Es importante destacar (Ibídem, p. 280) que en el parlamentarismo y también en el semipresidencialismo francés, la dinámica del proceso político gira en torno a esas dos instituciones (voto de confianza y disolución del Parlamento) y el efecto más amplio desde que existe la democracia de masas, es obtener el veredicto del electorado que va a ser el árbitro en esta disputa política, entre el Legislativo y el Ejecutivo. Además de resolver esta polémica entre ambos poderes, el gobierno tiene la posibilidad de disolver el parlamento, si considera que la actual composición de los partidos en el órgano Legislativo  no está en concordancia con la voluntad y los deseos del pueblo en ese momento político.

Es decir, que en los sistemas de Gobierno parlamentarios y en los semipresidenciales, la institución del voto de censura, conduce de manera directa a la disolución del parlamento. En este sentido, la sola presencia de este mecanismo de contrapeso político y jurídico y del voto de censura conlleva a un equilibrio de poder por la amenaza latente del uso de estos controles inter órganos, y en el caso del presente aparte, sobre el gobierno.

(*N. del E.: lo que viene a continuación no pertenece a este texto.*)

### src/rtl/irc_defines.svh
// Offsets, field positions, reset values and clock ratios of the IR carrier timer.
`ifndef IRC_DEFINES_SVH
`define IRC_DEFINES_SVH
`define IRC_PER_COUNT 8'h05
`define IRC_PER_LIMIT 8'h06
`define IRC_PER_HIGH 8'h07
`define IRC_PER_LOW 8'h08
`define IRC_RF_BUFEN 7'h11
`define IRC_RF_LIVEEN 7'h12
`define IRC_RF_CTRL 7'h33
`define IRC_RF_FLAG 7'h3f
`define IRC_CTRL_RUN 3
`define IRC_CTRL_CLEAR 2
`define IRC_LOW_SEL_BIT 7
`define IRC_CLKSEL_DIV32 2'h0
`define IRC_CLKSEL_DIV64 2'h1
`define IRC_CLKSEL_DIV256 2'h2
`define IRC_CLKSEL_CARRIER 2'h3
`define IRC_LOG_DIV32 4'h5
`define IRC_LOG_DIV64 4'h6
`define IRC_LOG_DIV256 4'h8
`define IRC_COUNT_RESET 8'h00
`define IRC_LIMIT_RESET 8'hff
`define IRC_HIGH_RESET 7'h00
`define IRC_LOW_RESET 8'h00
`define IRC_CLKSEL_RESET 2'h0
`endif

### src/rtl/irc_pkg.sv
// Types shared by the IR carrier timer modules.
package irc_pkg;
  typedef enum logic {
    PH_HIGH,
    PH_LOW
  } irc_phase_type;
  typedef struct packed {
    logic run;
    logic [1:0] clksel;
  } irc_ctrl_type;
  typedef struct packed {
    logic [6:0] high_period;
    logic [7:0] low_period;
  } irc_carrier_cfg_type;
endpackage : irc_pkg

### src/rtl/irc_carrier.sv
// Carrier generator: one 7-bit counter alternating between high and low period limits.
`timescale 1ns/1ps
module irc_carrier #(
  parameter bit RATE_DIV2 = 1'b1
) (
  input wire logic clk,
  input wire logic rst,
  input wire logic ce,
  input wire logic run,
  input irc_pkg::irc_carrier_cfg_type cfg,
  output logic level,
  output logic cycle_end
);
  import irc_pkg::*;
  irc_phase_type phase, next_phase;
  logic [6:0] cnt, next_cnt;
  logic div, next_div;
  logic next_level;
  logic next_end;

  always_comb begin
    next_phase = phase;
    next_cnt = cnt;
    next_div = div;
    next_end = 1'b0;
    if (!run) begin
      // Halted generator restarts cleanly at the beginning of a high phase.
      next_phase = PH_HIGH;
      next_cnt = 7'h00;
      next_div = 1'b0;
    end else if (phase == PH_HIGH && !level) begin
      // The first running cycle only raises the output, so the first high phase is not cut short.
      next_phase = PH_HIGH;
    end else begin
      next_div = RATE_DIV2 ? ~div : 1'b0;
      if (!RATE_DIV2 || div) begin
        case (phase)
          PH_HIGH: begin
            if (cnt == cfg.high_period) begin
              next_cnt = 7'h00;
              next_phase = PH_LOW;
            end else begin
              next_cnt = cnt + 7'h01;
            end
          end
          PH_LOW: begin
            if (cnt == cfg.low_period[6:0]) begin
              next_cnt = 7'h00;
              next_phase = PH_HIGH;
              next_end = 1'b1;
            end else begin
              next_cnt = cnt + 7'h01;
            end
          end
          default: next_phase = PH_HIGH;
        endcase
      end
    end
    next_level = run && (next_phase == PH_HIGH);
  end

  always_ff @(posedge clk or posedge rst) begin
    if (rst) begin
      phase <= PH_HIGH;
      cnt <= 7'h00;
      div <= 1'b0;
      level <= 1'b0;
      cycle_end <= 1'b0;
    end else if (ce) begin
      phase <= next_phase;
      cnt <= next_cnt;
      div <= next_div;
      level <= next_level;
      cycle_end <= next_end;
    end
  end

  // Length check counts clock cycles spent in each level and compares the high span only.
  logic [8:0] len;
  logic [8:0] hi_want;
  logic [8:0] lo_want;
  assign hi_want = 9'({2'h0, cfg.high_period} + 9'h001) << (RATE_DIV2 ? 1 : 0);
  assign lo_want = 9'({2'h0, cfg.low_period[6:0]} + 9'h001) << (RATE_DIV2 ? 1 : 0);
  always_ff @(posedge clk or posedge rst) begin
    if (rst) begin
      len <= 9'h000;
    end else if (ce) begin
      len <= (level != next_level) ? 9'h001 : 9'(len + 9'h001);
    end
  end
endmodule : irc_carrier

### src/rtl/irc_timer.sv
// 8-bit modulo timer with IR carrier output control, reached through peripheral and register-file ports.
// Operation
// - Timer counts a prescaled clock or carrier cycles, picked by the two low control bits.
// - Control bit 3 runs the timer; writing one to bit 2 clears count.
// - Clear bit acts on write only and always reads back as zero.
// - Count reads at peripheral 05H, resets to 00H, cannot be loaded.
// - Limit at peripheral 06H is write-only, resets to FFH.
// - Match flag at file address 3FH bit 0 sets on count equal to a nonzero limit.
// - Carrier uses a 7-bit counter against high and low period limits.
// - Carrier clock is fx/2 or fx, fixed by a build option.
// - Both carrier period registers are writable and readable.
// - Low-period bit 7 set sends steady high instead of the carrier.
// - Pin follows carrier while live enable is one, else low.
// - Each timer match copies buffered enable into live enable.
// - Match during high carrier with live enable one waits for carrier low before applying enable.
// - Carrier halts while live enable is zero unless timer uses it.
// - Clock select 11 may shorten or delay the first high pulse.
// - High lasts high value plus one clocks, low likewise.
// - Timer clock follows instruction speed mode; switching shifts one step.
`timescale 1ns/1ps
`include "irc_defines.svh"
module irc_timer #(
  parameter bit RATE_DIV2 = 1'b1
) (
  input wire logic clk,
  input wire logic rst,
  input wire logic ce,
  input wire logic high_speed_mode,
  input wire logic stop_mode,
  input wire logic [7:0] per_addr,
  input wire logic per_put,
  input wire logic per_get,
  input wire logic [7:0] transfer_buffer_in,
  output logic [7:0] transfer_buffer_out,
  input wire logic [6:0] rf_addr,
  input wire logic rf_write,
  input wire logic [3:0] rf_wdata,
  output logic [3:0] rf_rdata,
  input wire logic match_ack,
  output logic timer_match_flag,
  output logic remote_output_pin
);
  import irc_pkg::*;

  // A count tick fires when the low log2(ratio) prescaler bits are all ones.
  function automatic logic pre_tick(input logic [7:0] pre, input logic [3:0] lg);
    logic [7:0] mask;
    mask = 8'((9'h001 << lg) - 9'h001);
    return (pre & mask) == mask;
  endfunction : pre_tick

  irc_ctrl_type ctrl, next_ctrl;
  irc_carrier_cfg_type cfg, next_cfg;
  logic [7:0] pre, next_pre;
  logic [7:0] timer_count_value, next_count;
  logic [7:0] timer_match_limit, next_limit;
  logic next_flag;
  logic buffered_output_enable, next_buf_en;
  logic live_en, next_live_en;
  logic pending, next_pending;
  logic pend_val, next_pend_val;
  logic next_pin;
  logic [7:0] next_tbuf;
  logic [3:0] next_rdata;
  logic tick, count_tick, hit;
  logic [3:0] hs_sub;
  logic car_level, car_end, car_run;
  logic ctrl_wr, flag_wr, buf_wr, live_wr;

  assign ctrl_wr = rf_write && (rf_addr == `IRC_RF_CTRL);
  assign flag_wr = rf_write && (rf_addr == `IRC_RF_FLAG);
  assign buf_wr = rf_write && (rf_addr == `IRC_RF_BUFEN);
  assign live_wr = rf_write && (rf_addr == `IRC_RF_LIVEEN);

  // Timer group: prescaler, control, limit, counter and match flag.
  always_comb begin
    next_pre = pre + 8'h01;
    hs_sub = {3'h0, high_speed_mode};
    case (ctrl.clksel)
      `IRC_CLKSEL_DIV32: tick = pre_tick(pre, 4'(`IRC_LOG_DIV32 - hs_sub));
      `IRC_CLKSEL_DIV64: tick = pre_tick(pre, 4'(`IRC_LOG_DIV64 - hs_sub));
      `IRC_CLKSEL_DIV256: tick = pre_tick(pre, 4'(`IRC_LOG_DIV256 - hs_sub));
      default: tick = car_end;
    endcase
    count_tick = ctrl.run && tick;
    // A zero limit would match on every tick; it is kept silent instead.
    hit = count_tick && (timer_count_value == timer_match_limit)
          && (timer_match_limit != 8'h00);
    next_ctrl = ctrl;
    if (ctrl_wr) begin
      next_ctrl.run = rf_wdata[`IRC_CTRL_RUN];
      next_ctrl.clksel = rf_wdata[1:0];
    end
    if (stop_mode) begin
      next_ctrl.run = 1'b0;
    end
    next_limit = timer_match_limit;
    if (per_put && (per_addr == `IRC_PER_LIMIT)) begin
      next_limit = transfer_buffer_in;
    end
    next_count = timer_count_value;
    if (ctrl_wr && rf_wdata[`IRC_CTRL_CLEAR]) begin
      next_count = `IRC_COUNT_RESET;
    end else if (count_tick) begin
      if (timer_count_value == timer_match_limit) begin
        next_count = 8'h00;
      end else begin
        next_count = timer_count_value + 8'h01;
      end
    end
    // A new match wins over a clear in the same cycle.
    next_flag = timer_match_flag;
    if (match_ack || (flag_wr && !rf_wdata[0])) begin
      next_flag = 1'b0;
    end
    if (flag_wr && rf_wdata[0]) begin
      next_flag = 1'b1;
    end
    if (hit) begin
      next_flag = 1'b1;
    end
  end

  always_ff @(posedge clk or posedge rst) begin
    if (rst) begin
      pre <= 8'h00;
      ctrl <= '{run: 1'b0, clksel: `IRC_CLKSEL_RESET};
      timer_match_limit <= `IRC_LIMIT_RESET;
      timer_count_value <= `IRC_COUNT_RESET;
      timer_match_flag <= 1'b0;
    end else if (ce) begin
      pre <= next_pre;
      ctrl <= next_ctrl;
      timer_match_limit <= next_limit;
      timer_count_value <= next_count;
      timer_match_flag <= next_flag;
    end
  end

  // Output-enable group: buffered and live enables, carrier setup and pin.
  always_comb begin
    next_cfg = cfg;
    if (per_put && (per_addr == `IRC_PER_HIGH)) begin
      next_cfg.high_period = transfer_buffer_in[6:0];
    end
    if (per_put && (per_addr == `IRC_PER_LOW)) begin
      next_cfg.low_period = transfer_buffer_in;
    end
    next_buf_en = buf_wr ? rf_wdata[0] : buffered_output_enable;
    next_live_en = live_en;
    next_pending = pending;
    next_pend_val = pend_val;
    if (pending && !car_level) begin
      next_live_en = pend_val;
      next_pending = 1'b0;
    end
    if (hit) begin
      // Holding the update keeps the last carrier high pulse full width.
      if (live_en && car_level) begin
        next_pending = 1'b1;
        next_pend_val = buffered_output_enable;
      end else begin
        next_live_en = buffered_output_enable;
        next_pending = 1'b0;
      end
    end
    if (live_wr) begin
      // A direct write may cut the first high pulse short.
      next_live_en = rf_wdata[0];
      next_pending = 1'b0;
    end
    next_pin = live_en && (cfg.low_period[`IRC_LOW_SEL_BIT] || car_level);
  end

  always_ff @(posedge clk or posedge rst) begin
    if (rst) begin
      cfg <= '{high_period: `IRC_HIGH_RESET, low_period: `IRC_LOW_RESET};
      buffered_output_enable <= 1'b0;
      live_en <= 1'b0;
      pending <= 1'b0;
      pend_val <= 1'b0;
      remote_output_pin <= 1'b0;
    end else if (ce) begin
      cfg <= next_cfg;
      buffered_output_enable <= next_buf_en;
      live_en <= next_live_en;
      pending <= next_pending;
      pend_val <= next_pend_val;
      remote_output_pin <= next_pin;
    end
  end

  // The timer may use the carrier as its clock, so it must keep running then.
  assign car_run = live_en || (ctrl.clksel == `IRC_CLKSEL_CARRIER);

  irc_carrier #(
    .RATE_DIV2(RATE_DIV2)
  ) u_carrier (
    .clk(clk),
    .rst(rst),
    .ce(ce),
    .run(car_run),
    .cfg(cfg),
    .level(car_level),
    .cycle_end(car_end)
  );

  // Read group: peripheral data buffer and register-file read data.
  always_comb begin
    next_tbuf = transfer_buffer_out;
    if (per_get) begin
      case (per_addr)
        `IRC_PER_COUNT: next_tbuf = timer_count_value;
        `IRC_PER_HIGH: next_tbuf = {1'b0, cfg.high_period};
        `IRC_PER_LOW: next_tbuf = cfg.low_period;
        default: next_tbuf = 8'h00;
      endcase
    end
    case (rf_addr)
      `IRC_RF_CTRL: next_rdata = {ctrl.run, 1'b0, ctrl.clksel};
      `IRC_RF_FLAG: next_rdata = {3'h0, timer_match_flag};
      `IRC_RF_BUFEN: next_rdata = {3'h0, buffered_output_enable};
      `IRC_RF_LIVEEN: next_rdata = {3'h0, live_en};
      default: next_rdata = 4'h0;
    endcase
  end

  always_ff @(posedge clk or posedge rst) begin
    if (rst) begin
      transfer_buffer_out <= 8'h00;
      rf_rdata <= 4'h0;
    end else if (ce) begin
      transfer_buffer_out <= next_tbuf;
      rf_rdata <= next_rdata;
    end
  end
endmodule : irc_timer

### config.mk
export PLATFORM = sky130hd
export DESIGN_NAME = irc_timer
export DESIGN_NICKNAME = d
export VERILOG_FILES = /design/src/rtl/irc_pkg.sv /design/src/rtl/irc_carrier.sv /design/src/rtl/irc_timer.sv
export VERILOG_INCLUDE_DIRS = /design/src /design/src/rtl
export SDC_FILE = /design/constraint.sdc
export NUM_CORES = 1
export LEC_CHECK = 0
export BUFFER_PORTS_ARGS = -buffer_cell sky130_fd_sc_hd__buf_2
export CAP_MARGIN = 20
export CORE_MARGIN = 2
export CORE_UTILIZATION = 40
export DETAILED_ROUTE_END_ITERATION = 6
export SYNTH_ARGS = -nofsm -noshare
export SYNTH_HDL_FRONTEND = slang
export SYNTH_HIERARCHICAL = 1
export SYNTH_SLANG_ARGS = --single-unit
### constraint.sdc
create_clock -name clk -period 4.6 [get_ports clk]
set_input_delay 0.69 -clock clk [delete_from_list [all_inputs] [get_ports clk]]
set_output_delay 0.69 -clock clk [all_outputs]
set_load 0.02 [all_outputs]
### Word level (Yosys, flattened, before mapping)

Cells that the tools add are included.

| operators by class | value |
|---|---|
| muxes and demuxes | 38 |
| eq/ne operators | 19 |
| reduce and logical (&&, ||, !) cells | 42 |
| $add $sub $neg | 9 |
| shift operators | 3 |
| bitwise logic cells | 6 |

Operators by type and width:

| cell | count |
|---|---|
| $mux 7 | 5 |
| $eq 8x8->1 | 4 |
| $and 8x8->8 | 3 |
| $eq 8x3->1 const B | 3 |
| $mux 1 | 24 |
| $mux 8 | 3 |
| $pmux 8 s3 | 1 |
| $shl 1x4->8 const A | 3 |
| $sub 8x1->8 const B | 3 |
| $reduce_and 2->1 | 11 |
| $logic_and 1x1->1 | 18 |
| $add 8x1->8 const B | 2 |
| $pmux 4 s4 | 1 |
| $eq 7x5->1 const B | 2 |
| $eq 7x6->1 const B | 2 |
| $eq 7x7->1 | 2 |
| $pmux 7 s2 | 1 |
| $eq 8x4->1 const B | 1 |
| $reduce_bool 8->1 | 1 |
| $sub 3x1->4 const A | 2 |
| $add 7x1->7 const B | 1 |
| $reduce_and 3->1 | 2 |
| $reduce_bool 3->1 | 2 |
| $eq 2x2->1 const B | 2 |
| other kinds (11) | 18 |

| storage, ports and cells | value |
|---|---|
| input port bits | 36 |
| register bits after elaboration | 71 |
| output and inout bits | 14 |

### Logic depth before layout (Yosys ltp)

| logic depth | value |
|---|---|
| depth in word-level cells | 11 |
| mapped depth | 7 |
| mapped depth without buffers | 7 |

### Hierarchy

Netlist, hierarchy kept.

Modules (own cells, without submodules):

| module | seq. area each (um2) | instances | area an instance (um2) | cells each |
|---|---|---|---|---|
| irc_timer | 1486.4 | 1 | 2995.4 | 270 |
| irc_carrier | 275.3 | 1 | 825.8 | 92 |

### Worst setup path after synthesis

Ideal clock, no wire load.

| timing path | value |
|---|---|
| kind | input to register |
| from | input port per_addr[5] |
| to | register cfg[10] (netlist name) |
| data required time | 4475 ps |
| stages on the path | 7 |
| path buffers | 2 |
| slack | 2231 ps |
| arrival time | 2244 ps |
| cells stage by stage | nor4_1 -> and4b_1 -> and2_1 -> clkbuf_1 -> and3_1 -> buf_2 -> mux2_2 |

| on the way | value |
|---|---|
| longest elaborated chain between the ends | 3 |

Ends and longest elaborated chain:

| item | RTL line | text |
|---|---|---|
| start, declared | irc_timer.sv:30 | `input wire logic [7:0] per_addr,` |
| $eq 8x3->1 | n/a |  |
| $logic_and 1x1->1 | irc_timer.sv:143 | `` if (per_put && (per_addr == `IRC_PER_HIGH)) begin `` |
| $reduce_and 2->1 (no line) | n/a |  |

No other way between the ends.
A chain may end at the register's enable or synchronous reset.

### Final worst setup path

| timing path | value |
|---|---|
| from | input port per_addr[5] |
| to | register cfg[11] (netlist name) |

| on the way | value |
|---|---|
| longest elaborated chain between the ends | 3 |

Ends and longest elaborated chain:

| item | RTL line |
|---|---|
| $eq 8x3->1 | n/a |
| $logic_and 1x1->1 | irc_timer.sv:143 |
| $reduce_and 2->1 (no line) | n/a |

No other way between the ends.

==> flow_metrics.env <==
export IMPL_grt_pass1_vias=2798
export IMPL_cts_sink_count=70
export IMPL_crit_required_ps=4830
export IMPL_floorplan_initialDensity=0.414
export IMPL_synth_cell_type_count=64
export IMPL_final_seq_area_um2=1760
export IMPL_synthAdderAreaFrac=0.00982
export IMPL_holdCritPathClass="in2async"
export IMPL_worst_path_dominant_cell_family="simple AND/OR/NAND/NOR gates"
export IMPL_clkPwrFrac=0.380
export IMPL_maxCapViolCount=0
export IMPL_synthTopCellsByArea="dfrtp_1 (41%), mux2_2 (8.3%), dfstp_2 (5.5%)"
export IMPL_synth_seq_cells=70
export IMPL_synth_most_common_cell="dfrtp_1"
export IMPL_slowest_delay_ps=400
export IMPL_r2r_slack_ps=2380
export IMPL_fin_crit_ps=2350
export IMPL_grt_pass1_wl_mm=14.7
export IMPL_switching_share=0.266
export IMPL_synth_area_um2=3820
export IMPL_post_route_period_util=0.512
export IMPL_place_ws_ps=1930
export IMPL_crit_buf_inv=1
export IMPL_synth_compound_area_share=0.139
export IMPL_coreArea_um2=9240
export IMPL_synth_area_leader_cell="dfrtp_1"
export IMPL_drive_above_1_share=0.287
export IMPL_htree_levels=3
export IMPL_vias=2950
export IMPL_max_clock_freq_mhz=425
export IMPL_synthArstFlopShare=1.00
export IMPL_crit_start="per_addr[5]"
export IMPL_rsz0062_at_grt="no"
export IMPL_cts_root_buf="clkbuf_8"
export IMPL_die_w_um=102
export IMPL_gp_congestion=0.870
export IMPL_post_cts_buffers=0
export IMPL_timing_final_ws_setup_ps=2250
export IMPL_cts_resized=0
export IMPL_hold_viol=0
export IMPL_finalPower_mw=1.45
export IMPL_ir_drop_v=0.000161
export IMPL_area_delta_synth_final_pct=14.2
export IMPL_port_buffers=48
export IMPL_num_fill_cells=869
export IMPL_hold_buffers=0
export IMPL_synth_top_family_by_area="simple AND/OR/NAND/NOR gates"
export IMPL_rr_startpoint="pre[0]"
export IMPL_firstDrtPassIters=4
export IMPL_clockBufferDepth=2
export IMPL_cp_data_arrival_time_ps=2580
export IMPL_clk_pin_slew_worst_paths_ps=80
export IMPL_die_y_um=102
export IMPL_grtUsageTotal=0.187
export IMPL_drt_total_wl_mm=8.87
export IMPL_synth_ff_type="dfrtp_1"
export IMPL_synth_edf_count=0
export IMPL_avgSynthCellArea_um2=10.6
export IMPL_p_sw_uw=386
export IMPL_cpMaxStageDelayCell="and3_1"
export IMPL_remaining_drc_errors=0
export IMPL_dpl_hpwl_mm=6.58
export IMPL_p_per_area_nw_per_um2=332
export IMPL_insertion_delay_ps=340
export IMPL_combPwrFrac=0.128
export IMPL_worstSetupStartpointType="primary input"
export IMPL_yosys_warnings=6
export IMPL_path_class="in2reg"
export IMPL_design_die_area_um2=10400
export IMPL_yosys_area_share_simple=0.180
export IMPL_drv_slew=0
export IMPL_drt_iter0_markers=209
export IMPL_io_pin_count=50
export IMPL_intPower_mw=1.07
export IMPL_nNetsFinal=448
export IMPL_ant_nets=0
export IMPL_synth_common_cells="dfrtp_1 (62), nand2_1 (41), mux2_2 (28), o21ai_0 (21), nand3_1 (20)"
export IMPL_setup_viol=0
export IMPL_worst_pin_slew_ps=870
export IMPL_end_kind="flop"
export IMPL_synth_top_cell_area_share=0.406
export IMPL_cts_buffers=9
export IMPL_clock_skew_ps=12.9
export IMPL_synthMuxAreaShare=0.0851
export IMPL_leakage_nw=1.97
export IMPL_antenna_found_initial=0
export IMPL_worst_path_max_fanout=8
export IMPL_status="completed"
export IMPL_wl_per_cell_um=16.3
export IMPL_regToRegEndpoint="pend_val"
export IMPL_rows=35
export IMPL_multi_input_area_um2=1900
export IMPL_setup_tns_ps=0
export IMPL_critPathCapture="cfg[11]"
export IMPL_syn_inst=362
export IMPL_diodes=0
export IMPL_cts_tree="yes"
export IMPL_crit_chain="buf_2 -> nor4_1 -> and4b_1 -> and2_1 -> and3_1 -> mux2_2"
export IMPL_grt_max_degree=39
export IMPL_ff2ff_path_depth=7
export IMPL_path_depth=6
export IMPL_maxSlewHeadroom=0.415
export IMPL_yosysSeqAreaShare=0.461
export IMPL_syn_num_nets=401
export IMPL_pwr_share_seq=0.492
export IMPL_synth_xor_area_frac=0.0822
export IMPL_grt_ovfl_total=0
export IMPL_finish_utilization=0.472
export IMPL_via_per_inst=5.43
-- per-layer routing --
| layer | global-route usage | share of wire |
|---|---|---|
| met3 | 0.0345 | 0.048 |
| met5 | 0 | 0 |
| met2 | 0.260 | 0.43 |
| met4 | 0.0686 | 0.013 |
| met1 | 0.287 | 0.51 |
-- worst register-to-register path, stage by stage (launching register included) --
cell and delay [ps]:
dfrtp_1 380, ha_1 210, nand3_1 90, a211oi_1 360, a21oi_1 170, a211oi_2 460, nand4_1 150, mux2_2 300
-- placed cells by master, fill, tap and decap left out, drive strengths merged, types with 12 or more instances in the layout --
master / netlist / routed
o21ai: 24 / 24
dfrtp: 62 / 62
mux2: 28 / 28
clkbuf: 8 / 12
xnor2: 18 / 18
nand3: 21 / 21
nand2: 41 / 41
inv: 18 / 18
buf: 6 / 50
nor2: 14 / 14
xor2: 17 / 17
-- registers in the layout (all words and copies together) (netlist names), 3 cells and up --
signal               count
cfg                     15
pre                      8
timer_count_value        8
timer_match_limit        8
transfer_buffer_out      8
u_carrier/cnt            7
ctrl                     3
rf_rdata                 3
-- stage by stage --
stage | cells | hold slack [ps] | instance area, um^2
final | 543 | 352 | 4370
after global routing | 543 | 373 | 4370
after CTS | 543 | 365 | 4370
after detailed placement | 527 | 469 | 4150
after global placement | 527 | 464 | 4150
after floorplan | 362 | 446 | 3820
-- cell type report --
class,count,area share
inverter,18,0.0155
tap,129,0.0370
sequential,70,0.404
multi-input combinational,260,0.436
clock inverter,4,0.0166
clock buffer,12,0.0332
timing repair buffer,50,0.0585
-- how the worst min path moves through the flow --
stage                                  end
floorplan                           pre[7]
global placement    transfer_buffer_out[6]
detailed placement  transfer_buffer_out[6]
CTS                          u_carrier/div
global route                 u_carrier/div
finish                    u_carrier/cnt[6]
-- power by group through the flow --
stage | registers [mW] | logic [mW] | clock network, mW
global placement | 0.723 | 0.184 | 0
global route | 0.721 | 0.209 | 0.594
CTS | 0.713 | 0.189 | 0.562
floorplan | 0.713 | 0.137 | 0
detailed placement | 0.725 | 0.188 | 0
finish | 0.714 | 0.186 | 0.551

Por lo tanto, la columna vertebral de la dinámica del poder, en el parlamentarismo y en el semipresidencialismo, es la disolución del Parlamento. Además que la presencia de este mecanismo le da fortaleza al gobierno y su ausencia lo debilita, porque esa competencia que ambos poseen detiene el efecto que tiene el voto de censura y al conjunto de medidas que buscan la caída del gabinete gubernamental.

En vista de lo poderosa que es la institución de la disolución parlamentaria (Ibídem, p.282), la teoría y la práctica constitucional han incorporado un conjunto de medidas de seguridad para evitar que el Ejecutivo se extralimite y abuse al tener la potestad de hacer uso de la misma, por lo que cabe destacar lo siguiente:

1. Está prescrito en la mayoría de las democracias occidentales, periodicidad de elecciones, y plazos para la instalación del Parlamento.
2. Aprobación de la disolución por una o ambas cámaras como en el caso de la Constitución de la V República Francesa o del 4 de Octubre de 1958, previo acuerdo entre el Presidente, el Primer Ministro y los presidentes de ambas Cámaras Legislativas.
3. La nueva disolución no podrá darse por el mismo motivo.
4. No podrá disolverse el Parlamento antes o después de un plazo mínimo posterior a las elecciones.
5. Obligación de consulta al Jefe de Gobierno (primer ministro en el caso del semipresidencialismo), por parte del presidente o jefe de estado, sin que ello implique el requisito del visto bueno, por parte de aquél.

De lo antes expuesto, se deduce que las condiciones anteriores son una suerte de combinación de controles inter órganos e intra órganos que buscan limitar el uso de la competencia del gobierno, tan poderosa y disuasiva, como es la disolución del parlamento.

Finalmente tenemos que en la Constitución de la V República Francesa del año 1958 (Ibidem, p.283), se establece que la potestad de disolución es un acto privativo y discrecional del presidente de la república (jefe de estado), tendrá que ser consultado con el primer ministro (jefe de gobierno), y con los presidentes de ambas cámaras del legislativo, sin requerir necesariamente a la aprobación de estas instituciones.